<file path="config.mk">
export PLATFORM = sky130hd
export DESIGN_NAME = trace_dump_ctrl
export DESIGN_NICKNAME = d
export VERILOG_FILES = /design/src/rtl/trace_dump_ctrl.sv
export SDC_FILE = /design/constraint.sdc
export NUM_CORES = 1
export LEC_CHECK = 0
export ABC_AREA = 1
export ABC_CLOCK_PERIOD_IN_PS = 3400
export CAP_MARGIN = 10
export CORE_MARGIN = 10
export CORE_UTILIZATION = 50
export CTS_CLUSTER_SIZE = 12
export DETAILED_ROUTE_END_ITERATION = 10
export HOLD_SLACK_MARGIN = 0.05
export PLACE_DENSITY = 0.87
export SETUP_SLACK_MARGIN = 0.3
export SLEW_MARGIN = 15
export SYNTH_ARGS = -nofsm -noshare
export SYNTH_HDL_FRONTEND = slang
export SYNTH_SLANG_ARGS = --single-unit
</file>
<file path="constraint.sdc">
create_clock -name clk_in -period 3.4 [get_ports clk_in]
set_input_delay 0.85 -clock clk_in [delete_from_list [all_inputs] [get_ports clk_in]]
set_output_delay 0.85 -clock clk_in [all_outputs]
set_load 0.02 [all_outputs]
</file>
<file path="src/rtl/trace_dump_ctrl.sv">
// Retired-instruction trace dumper: on a capture request, streams PC, instruction
// and reg0..reg31 as tagged words. The optional drop counter is enabled by TRACE_DROP_CNT_EN.
module trace_dump_ctrl #(
  parameter int MAX_FRAMES = 2049
) (
  input  logic        clk_in,
  input  logic        reset,
  input  logic        cap_req,
  input  logic [31:0] cap_pc,
  input  logic [31:0] cap_inst,
  output logic        cap_busy,
  output logic [4:0]  rf_raddr,
  input  logic [31:0] rf_rdata,
  output logic        out_valid,
  input  logic        out_ready,
  output logic [31:0] out_data,
  output logic [5:0]  out_tag,
  output logic        done,
  output logic [15:0] drop_cnt
);

  localparam int FRAME_W = $clog2(MAX_FRAMES + 1);

  typedef enum logic [2:0] {IDLE, HDR_PC, HDR_INST, REGS, DONE} state_t;

  state_t             state, state_nxt;
  logic [FRAME_W-1:0] frame_cnt;
  logic [31:0]        inst_lat;
  logic [4:0]         reg_idx;
  logic               load;
  logic               last_word;
  logic               frame_last;

  // Output slot may be refilled when empty or when the sink takes the current word.
  assign load       = !out_valid || out_ready;
  assign last_word  = (out_tag == 6'd33);
  assign frame_last = (frame_cnt == FRAME_W'(MAX_FRAMES - 1));

  assign cap_busy = (state != IDLE);
  assign done     = (state == DONE);
  // reg_idx names the register whose word is loaded next; reg0 is read from HDR_INST.
  assign rf_raddr = (state == REGS) ? reg_idx : 5'd0;

  always_comb begin
    state_nxt = state;
    case (state)
      IDLE:     if (cap_req) state_nxt = HDR_PC;
      HDR_PC:   if (load) state_nxt = HDR_INST;
      HDR_INST: if (load) state_nxt = REGS;
      REGS:     if (load && last_word) state_nxt = frame_last ? DONE : IDLE;
      DONE:     state_nxt = DONE;
      default:  state_nxt = IDLE;
    endcase
  end

  always_ff @(posedge clk_in) begin
    if (!reset) begin
      state     <= IDLE;
      out_valid <= 1'b0;
      out_data  <= '0;
      out_tag   <= '0;
      inst_lat  <= '0;
      reg_idx   <= '0;
      frame_cnt <= '0;
    end else begin
      state <= state_nxt;
      case (state)
        IDLE: begin
          if (cap_req) begin
            inst_lat  <= cap_inst;
            out_valid <= 1'b1;
            out_data  <= cap_pc;
            out_tag   <= 6'd0;
          end
        end
        HDR_PC: begin
          if (load) begin
            out_data <= inst_lat;
            out_tag  <= 6'd1;
          end
        end
        HDR_INST: begin
          if (load) begin
            out_data <= rf_rdata;
            out_tag  <= 6'd2;
            reg_idx  <= 5'd1;
          end
        end
        REGS: begin
          if (load) begin
            if (last_word) begin
              out_valid <= 1'b0;
              frame_cnt <= frame_cnt + 1'b1;
              reg_idx   <= 5'd0;
            end else begin
              out_data <= rf_rdata;
              out_tag  <= out_tag + 6'd1;
              reg_idx  <= reg_idx + 5'd1;
            end
          end
        end
        default: ;
      endcase
    end
  end

`ifdef TRACE_DROP_CNT_EN
  function automatic logic [15:0] sat_inc(input logic [15:0] v);
    return (v == 16'hFFFF) ? v : v + 16'd1;
  endfunction

  logic [15:0] drop_q;

  always_ff @(posedge clk_in) begin
    if (!reset) begin
      drop_q <= '0;
    end else if (cap_req && cap_busy) begin
      drop_q <= sat_inc(drop_q);
    end
  end

  assign drop_cnt = drop_q;
`else
  assign drop_cnt = 16'd0;
`endif

endmodule

</file>
Yosys cells after proc, flatten, opt, wreduce, memory -nomap -nowiden. Index checks and enable logic that the tools add are counted.

Output and inout port bits: 62. Input bits: 100. Flip-flop bits (word level): 91.

$add $sub $neg: 3. Equality and inequality tests: 13. Muxes and demuxes: 27. Reductions and logical operators: 14.

Operator list (count): $mux W32 (5); $pmux W32 S4 (1); $mux W6 (5); $pmux W6 S4 (1); $mux W5 (4); $mux W3 (5); $pmux W3 S5 (1); $add A12 B1 Y12 const B (1); $eq A12 B12 Y1 const B (1); $ne A2 B2 Y1 const B (6); $pmux W5 S2 (1); $reduce_and A4 Y1 (2); $add A6 B1 Y6 const B (1); $eq A3 B2 Y1 const B (2); $eq A6 B6 Y1 const B (1); $reduce_and A3 Y1 (2); $reduce_and A6 Y1 (1); $add A5 B1 Y5 const B (1); $reduce_bool A2 Y1 (2); $reduce_bool A4 Y1 (1); $eq A3 B1 Y1 const B (1); $eq A3 B3 Y1 const B (1); $logic_not A3 Y1 (1); $mux W1 (3); 7 further kinds (7).

Logic depth before layout (Yosys ltp).
Depth in word-level cells: 5. Depth in mapped cells: 11. Depth with buffers taken out: 10.

Least setup slack after synthesis. No wires, ideal clock.

Path kind: register -> output. From: reg state[0]. To: out rf_raddr[0]. Required time: 2.550 ns. Cell stages (with the launch flop): 6. Path slack: 1.426 ns. Path buffers: 1. Arrival: 1.124 ns. Path through: dfxtp_1 -> nand2_1 -> inv_1 -> nand2_1 -> clkbuf_1 -> nor2_1.

Word-level cells in the longest chain between the ends: 2.

Ends and longest elaborated chain: from (decl) (RTL line 26) `state_t state, state_nxt;`; from (signal assigned) (RTL line 66) `state <= state_nxt;`; $eq A3 B2 Y1 (RTL line 42) `assign rf_raddr = (state == REGS) ? reg_idx : 5'd0;`; $mux W5 (RTL line 42); to (decl) (RTL line 12) `output logic [4:0] rf_raddr,`.

No other way between the ends.

Worst setup path in the final report. Ends and elaborated chain as after synthesis.

==> results.ini <==
[placed_design]
place_hpwl_um=10300
gp_congestion=0.830
place_area_um2=6240
port_buffers=145
place_ws_ns=0.733

[finish]
finish.utilization_pct=69.3
drive_gt1_share_pct=3.79
stdcell_area_um2=6440
nets=998
area_growth_pct=34.0

[sta]
fmax_ghz=0.357
period_minus_slack_ns=2.80
max_slew_margin_pct=51.7
rsz0062_at_grt=false
worstMarginPinSlew_ns=0.722
fin_ws_ns=0.596
drv_slew=0
fin_skew_ns=0.00794
tns_ns=0
hold_viol_final=0
setup_viol=0
fin_crit_sh_pct=82.5

[die]
rows=35
core_um2=9280
ios=162
start_util_pct=51.7
die_area_um2=13900
die_x_um=118
die_h_um=118

[global_routing]
grt_start_max_net_pins=65
grt_antenna_before_repair=1
gr-total-overflow=0
grtUsageTotal_pct=19.9
grt_pass1_vias=4648
grt_first_pass_wirelength_um=23200

[clock_network]
cts_buffers=9
cts_tree=done
clockBufferDepth=2
cts.clk_slew.worst_paths_ns=0.09
clockRootBuffer=clkbuf_8
clkSinkCount=91
cts.htree.levels=3
cts_hold_buf=0
clk_latency_ns=0.35

[power]
p_leak_nw=2.85
p_per_area_nw_per_um2=579
ir_drop_mv=0.292

[run]
maxCapViolCount=0

[routing]
drt_first_pass_iters=5
viasPerCell=4.80
drt_iter0_drc=357
vias=4934
drt-wirelength-per-cell_um=13.9
drt-total-wl_um=14300
ant_nets=0
drc_errors=0

[critical_path]
max_stage_delay_ns=0.63
critical_path_peak_fanout=13
endpoint_kind=primary output
cp.required_ns=2.55
critPathLaunchType=flip-flop
critical_path.top_delay_family=buffers and inverters
crit_arrival_ns=1.95
cp_slowest_cell=clkdlybuf4s50_1
cp_cell_sequence=nand2_1 -> inv_1 -> nand2_2 -> nor2_1 -> clkdlybuf4s50_1
path_buf_inv=2
rrSetupSlack_ns=1.33
worstSetupPathType=flip-flop to primary output

[logic_synthesis]
synth_top_cell_by_area=dfxtp_1
netlist_top_cells_area=dfxtp_1 (38%), nand2_1 (14%), nor2_1 (13%)
yosysTopAreaCellShare_pct=37.9
synth_cells=767
synth_edf_count=0
syn_area_um2=4800
ys_seq_area_share_pct=37.9
yosysWarnings=0
async_flop_share_pct=0
syn_area_per_cell_um2=6.26
ys_types=28
yosysMostFrequentCell=nand2_1
synth_common_cells=nand2_1 (177), nor2_1 (172), inv_1 (97)
ys_ff_latch=91
ys.flop_type=dfxtp_1

[run_status]
status=finished, final reports clean

[min_path]
min-delay-path-class=flip-flop to flip-flop

## flip-flops by register name, indices dropped and copies added (netlist names)
name and count:
frame_cnt 12, inst_lat 32, out_data 32, out_tag 6, out_valid 1, reg_idx 5
state 3
## tightest hold or removal path, stage by stage, from the launching register on
cell,delay (ns)
dfxtp_1,0.30
inv_1,0.05
a21oi_1,0.05
## kinds of logic (layout without fill, tap and decap cells)
kind of cell / Yosys count / count (layout) / synth area share (%)
other: 1 / 17 / 0.0781
XOR/XNOR: 3 / 3 / 0.547
AND/OR/NAND/NOR: 387 / 387 / 32.4
AO/OA/AOI/OAI: 131 / 131 / 13.9
adder cells (fa/ha/maj): 5 / 5 / 1.30
buffers and inverters: 149 / 265 / 13.9
flip-flops: 91 / 91 / 37.9
## routing by layer
metal / vias to the layer above / track usage, % / share of wire (%)
met5: - / 0 / 0
met4: 0 / 9.27 / 3.1
met3: 25 / 3.60 / 5.0
met2: 129 / 33.5 / 49
met1: 2207 / 23.9 / 43
li1: 2573 / - / -
## cell usage in the layout (no fill, tap or decap), types with 2 or more instances in the layout
cell type          n
nand2_1          176
dfxtp_1           91
buf_12             2
nor3_1             3
xnor2_1            2
conb_1            16
o21ai_0           75
nand4_1            6
nand2_2            2
nand3_2            3
buf_4              3
nor2_1           172
clkinv_2           2
clkbuf_8           9
ha_1               5
inv_1             97
nor2_2             2
inv_2              2
clkdlybuf4s50_1  144
a21o_1             2
nor2_4             2
a21oi_1           52
nand3_1           19
## stage by stage
step	cells	hold WS [ns]	power, mW
final	1028	0.450	3.73
after global routing	1028	0.481	3.99
after CTS	1027	0.452	3.75
after detailed placement	1011	0.438	3.02
after global placement	1011	0.433	2.99
after floorplan	782	0.425	2.44
## layout make-up
type,count,area (um^2)
clock inverter,6,65.1
inverter,99,372
clock buffer,10,128
tap,129,161
fill,840,2850
multi-input combinational,542,2380
sequential,91,1820
antenna,1,2.50
timing repair buffer,150,1510
## worst paths after layout
kind,startpoint,end,cells after the start
worst min-delay path,inst_lat[26],inst_lat[26],2
worst max register to register,state[1],out_data[23],8
worst min register to register,inst_lat[26],inst_lat[26],2
worst max-delay path,state[0],rf_raddr[0],5
## where the power goes
group	switching (mW)	internal (mW)
clock	0.394	0.342
sequential	0.110	1.28
combinational	0.965	0.637
total	1.47	2.26
## timing repair
item,in CTS,in global routing
setup buffers,0,0
endpoints found under the setup margin,0,2
gates resized for setup,0,1
Note: power is estimated with default switching activity, not from simulation.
........
_Work request_:
Search the material for the word "other" and copy each line where it occurs.

_Task response_:
No other way between the ends.
other: 1 / 17 / 0.0781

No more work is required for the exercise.